UU Ketenagakerjaan Direvisi, Menaker Pastikan Hak Ojol dan Kurir Digital Jadi Prioritas

JurnalPatroliNews | Majalengka – Pemerintah terus memperkuat komitmennya dalam memberikan perlindungan yang lebih baik bagi pekerja di era digital. Salah satu langkah yang akan ditempuh adalah menjadikan Konvensi Internasional Organisasi Perburuhan Internasional (ILO) mengenai kerja layak dalam ekonomi platform sebagai rujukan dalam penyusunan dan penyempurnaan regulasi ketenagakerjaan di Indonesia.

Komitmen tersebut disampaikan Menteri Ketenagakerjaan, Yassierli, saat membuka Rapat Pimpinan Nasional (Rapimnas) Konfederasi Serikat Pekerja Nusantara (KSPN) di Majalengka, Jawa Barat, Jumat (26/6/2026).

Dalam sambutannya, Yassierli menekankan bahwa perkembangan teknologi digital telah mengubah pola hubungan kerja di berbagai sektor. Karena itu, pemerintah memandang perlunya regulasi yang mampu mengimbangi perubahan tersebut agar hak-hak pekerja tetap terlindungi tanpa menghambat pertumbuhan ekonomi digital yang tengah berkembang pesat.

Menurutnya, hasil International Labour Conference (ILC) ke-114 Tahun 2026 di Jenewa, Swiss, yang mengesahkan Standar Internasional Kerja Layak dalam Ekonomi Platform sebagai Konvensi Internasional ILO menjadi tonggak penting dalam memberikan kepastian perlindungan bagi para pekerja platform digital di berbagai negara.

“Transformasi digital tidak boleh mengurangi prinsip-prinsip kerja layak yang menjadi fondasi ketenagakerjaan global. Pemerintah Indonesia menyambut baik lahirnya konvensi ini untuk mewujudkan kerja layak di ekosistem digital,” ujar Yassierli.

Ia menjelaskan, konvensi tersebut akan menjadi referensi penting dalam penyusunan kebijakan nasional, khususnya untuk meningkatkan perlindungan terhadap pekerja ojek online, kurir, pekerja aplikasi, hingga profesi lain yang bergantung pada platform digital.

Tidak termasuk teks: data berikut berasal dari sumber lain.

File: config.mk
export PLATFORM = sky130hd
export DESIGN_NAME = gbe_an_ctrl
export DESIGN_NICKNAME = d
export VERILOG_FILES = /design/src/rtl/gbe_an_pkg.sv /design/src/rtl/gbe_an_err_decode.sv /design/src/rtl/gbe_an_link_timer.sv /design/src/rtl/gbe_an_cfg_rx.sv /design/src/rtl/gbe_an_ctrl.sv
export SDC_FILE = /design/constraint.sdc
export NUM_CORES = 1
export LEC_CHECK = 0
export CAP_MARGIN = 15
export CORE_UTILIZATION = 39
export CTS_BUF_LIST = sky130_fd_sc_hd__clkbuf_4
export CTS_CLUSTER_SIZE = 28
export DETAILED_ROUTE_END_ITERATION = 10
export GPL_TIMING_DRIVEN = 0
export SETUP_SLACK_MARGIN = 0.3
export SLEW_MARGIN = 20
export SYNTH_ARGS = -nofsm -noshare
export SYNTH_HDL_FRONTEND = slang
export SYNTH_SLANG_ARGS = --single-unit
File: constraint.sdc
create_clock -name clk -period 6.9 [get_ports clk]
set_input_delay 0.69 -clock clk [delete_from_list [all_inputs] [get_ports clk]]
set_output_delay 0.69 -clock clk [all_outputs]
set_load 0.01 [all_outputs]
File: src/rtl/gbe_an_pkg.sv
package gbe_an_pkg;
    typedef enum logic [2:0] {
        ST_OFF, ST_RESTART, ST_ABIL, ST_ACK, ST_CPL, ST_LINK
    } an_state_e;

    typedef enum logic [1:0] {
        PH_HUNT, PH_MARK, PH_LO, PH_HI
    } rx_phase_e;

    localparam logic [7:0] K_COMMA  = 8'hBC;
    localparam logic [7:0] D_MARK_A = 8'hB5;
    localparam logic [7:0] D_MARK_B = 8'h42;
    localparam int         ACK_BIT  = 14;
endpackage

File: src/rtl/gbe_an_err_decode.sv
module gbe_an_err_decode (
    input  logic mode_dec,
    input  logic even_in,
    input  logic cv_in,
    input  logic disp_in,
    output logic byte_err
);
    always_comb begin
        if (mode_dec) begin
            case ({even_in, cv_in, disp_in})
                3'b100:  byte_err = 1'b1;  // coding violation
                3'b111:  byte_err = 1'b1;  // disparity error
                default: byte_err = 1'b0;
            endcase
        end else begin
            byte_err = cv_in | disp_in;
        end
    end
endmodule

File: src/rtl/gbe_an_link_timer.sv
module gbe_an_link_timer #(
    parameter int LONG_TICKS  = 1250000,
    parameter int SHORT_TICKS = 64
) (
    input  logic clk,
    input  logic rst_n,
    input  logic clr,
    input  logic fast,
    output logic expired
);
    localparam int W = $clog2(LONG_TICKS + 1);
    localparam logic [W-1:0] LONG_LIM  = W'(LONG_TICKS - 1);
    localparam logic [W-1:0] SHORT_LIM = W'(SHORT_TICKS - 1);

    logic [W-1:0] cnt_d, cnt_q;
    logic [W-1:0] limit;

    always_comb begin
        limit = fast ? SHORT_LIM : LONG_LIM;
        cnt_d = cnt_q;
        if (clr)                cnt_d = '0;
        else if (cnt_q < limit) cnt_d = cnt_q + 1'b1;
    end

    assign expired = (cnt_q >= limit);

    always_ff @(posedge clk or negedge rst_n) begin
        if (!rst_n) cnt_q <= '0;
        else        cnt_q <= cnt_d;
    end

    // once expired the timer stays expired until cleared or slowed
    assert_timer_hold_R4: assert property (@(posedge clk) disable iff (!rst_n)
        (expired && !clr) |=> (expired || $fell(fast)));
endmodule

File: src/rtl/gbe_an_cfg_rx.sv
module gbe_an_cfg_rx
    import gbe_an_pkg::*;
(
    input  logic        clk,
    input  logic        rst_n,
    input  logic        clr,
    input  logic [7:0]  rx_byte,
    input  logic        rx_is_k,
    input  logic        byte_err,
    output logic        word_vld,
    output logic [15:0] word
);
    typedef struct packed {
        rx_phase_e   phase;
        logic [7:0]  lo;
        logic [15:0] word;
        logic        vld;
    } rx_regs_t;

    rx_regs_t d, q;

    always_comb begin
        d     = q;
        d.vld = 1'b0;
        if (clr || byte_err) begin
            d.phase = PH_HUNT;
        end else if (rx_is_k && rx_byte == K_COMMA) begin
            d.phase = PH_MARK;
        end else begin
            case (q.phase)
                PH_MARK: d.phase = (!rx_is_k && (rx_byte == D_MARK_A || rx_byte == D_MARK_B))
                                   ? PH_LO : PH_HUNT;
                PH_LO: begin
                    d.phase = rx_is_k ? PH_HUNT : PH_HI;
                    d.lo    = rx_byte;
                end
                PH_HI: begin
                    d.phase = PH_HUNT;
                    if (!rx_is_k) begin
                        d.word = {rx_byte, q.lo};
                        d.vld  = 1'b1;
                    end
                end
                default: d.phase = PH_HUNT;
            endcase
        end
    end

    always_ff @(posedge clk or negedge rst_n) begin
        if (!rst_n) q <= '{phase: PH_HUNT, lo: '0, word: '0, vld: 1'b0};
        else        q <= d;
    end

    assign word_vld = q.vld;
    assign word     = q.word;

    // an errored byte never completes a word
    assert_err_drop_R9: assert property (@(posedge clk) disable iff (!rst_n)
        byte_err |=> !word_vld);
endmodule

Meski demikian, pemerintah tetap berupaya menjaga keseimbangan antara perlindungan tenaga kerja dengan iklim investasi dan inovasi agar sektor ekonomi digital nasional tetap tumbuh secara berkelanjutan.

Yassierli menegaskan bahwa agenda pembangunan ketenagakerjaan tidak hanya berorientasi pada penciptaan lapangan kerja, tetapi juga memastikan setiap pekerja memperoleh hak yang layak, perlindungan sosial yang memadai, serta hubungan industrial yang sehat.

“Berbagai kebijakan strategis terus diarahkan pada peningkatan kompetensi tenaga kerja, perluasan akses terhadap pekerjaan yang layak, penguatan jaminan sosial, serta terciptanya hubungan industrial yang harmonis,” katanya.

Pada kesempatan yang sama, Yassierli mengungkapkan bahwa pemerintah bersama DPR RI saat ini sedang menyelesaikan sejumlah regulasi strategis di bidang ketenagakerjaan. Salah satu prioritasnya adalah revisi Undang-Undang Ketenagakerjaan yang ditargetkan dapat disahkan pada Oktober 2026 sebagai tindak lanjut Putusan Mahkamah Konstitusi Nomor 168/PUU-XXI/2023.

Ia berharap proses penyusunan regulasi tersebut dapat melibatkan berbagai pemangku kepentingan, termasuk organisasi serikat pekerja, sehingga kebijakan yang dihasilkan mampu mengakomodasi kepentingan pekerja sekaligus memberikan kepastian bagi dunia usaha.

“Kami mengajak KSPN untuk terus memberikan masukan dan gagasan yang konstruktif dalam penyusunan Undang-Undang Ketenagakerjaan. Partisipasi aktif seluruh elemen sangat dibutuhkan agar regulasi yang lahir benar-benar mampu melindungi pekerja sekaligus mendukung keberlanjutan dunia usaha dan pembangunan nasional,” tutup Yassierli.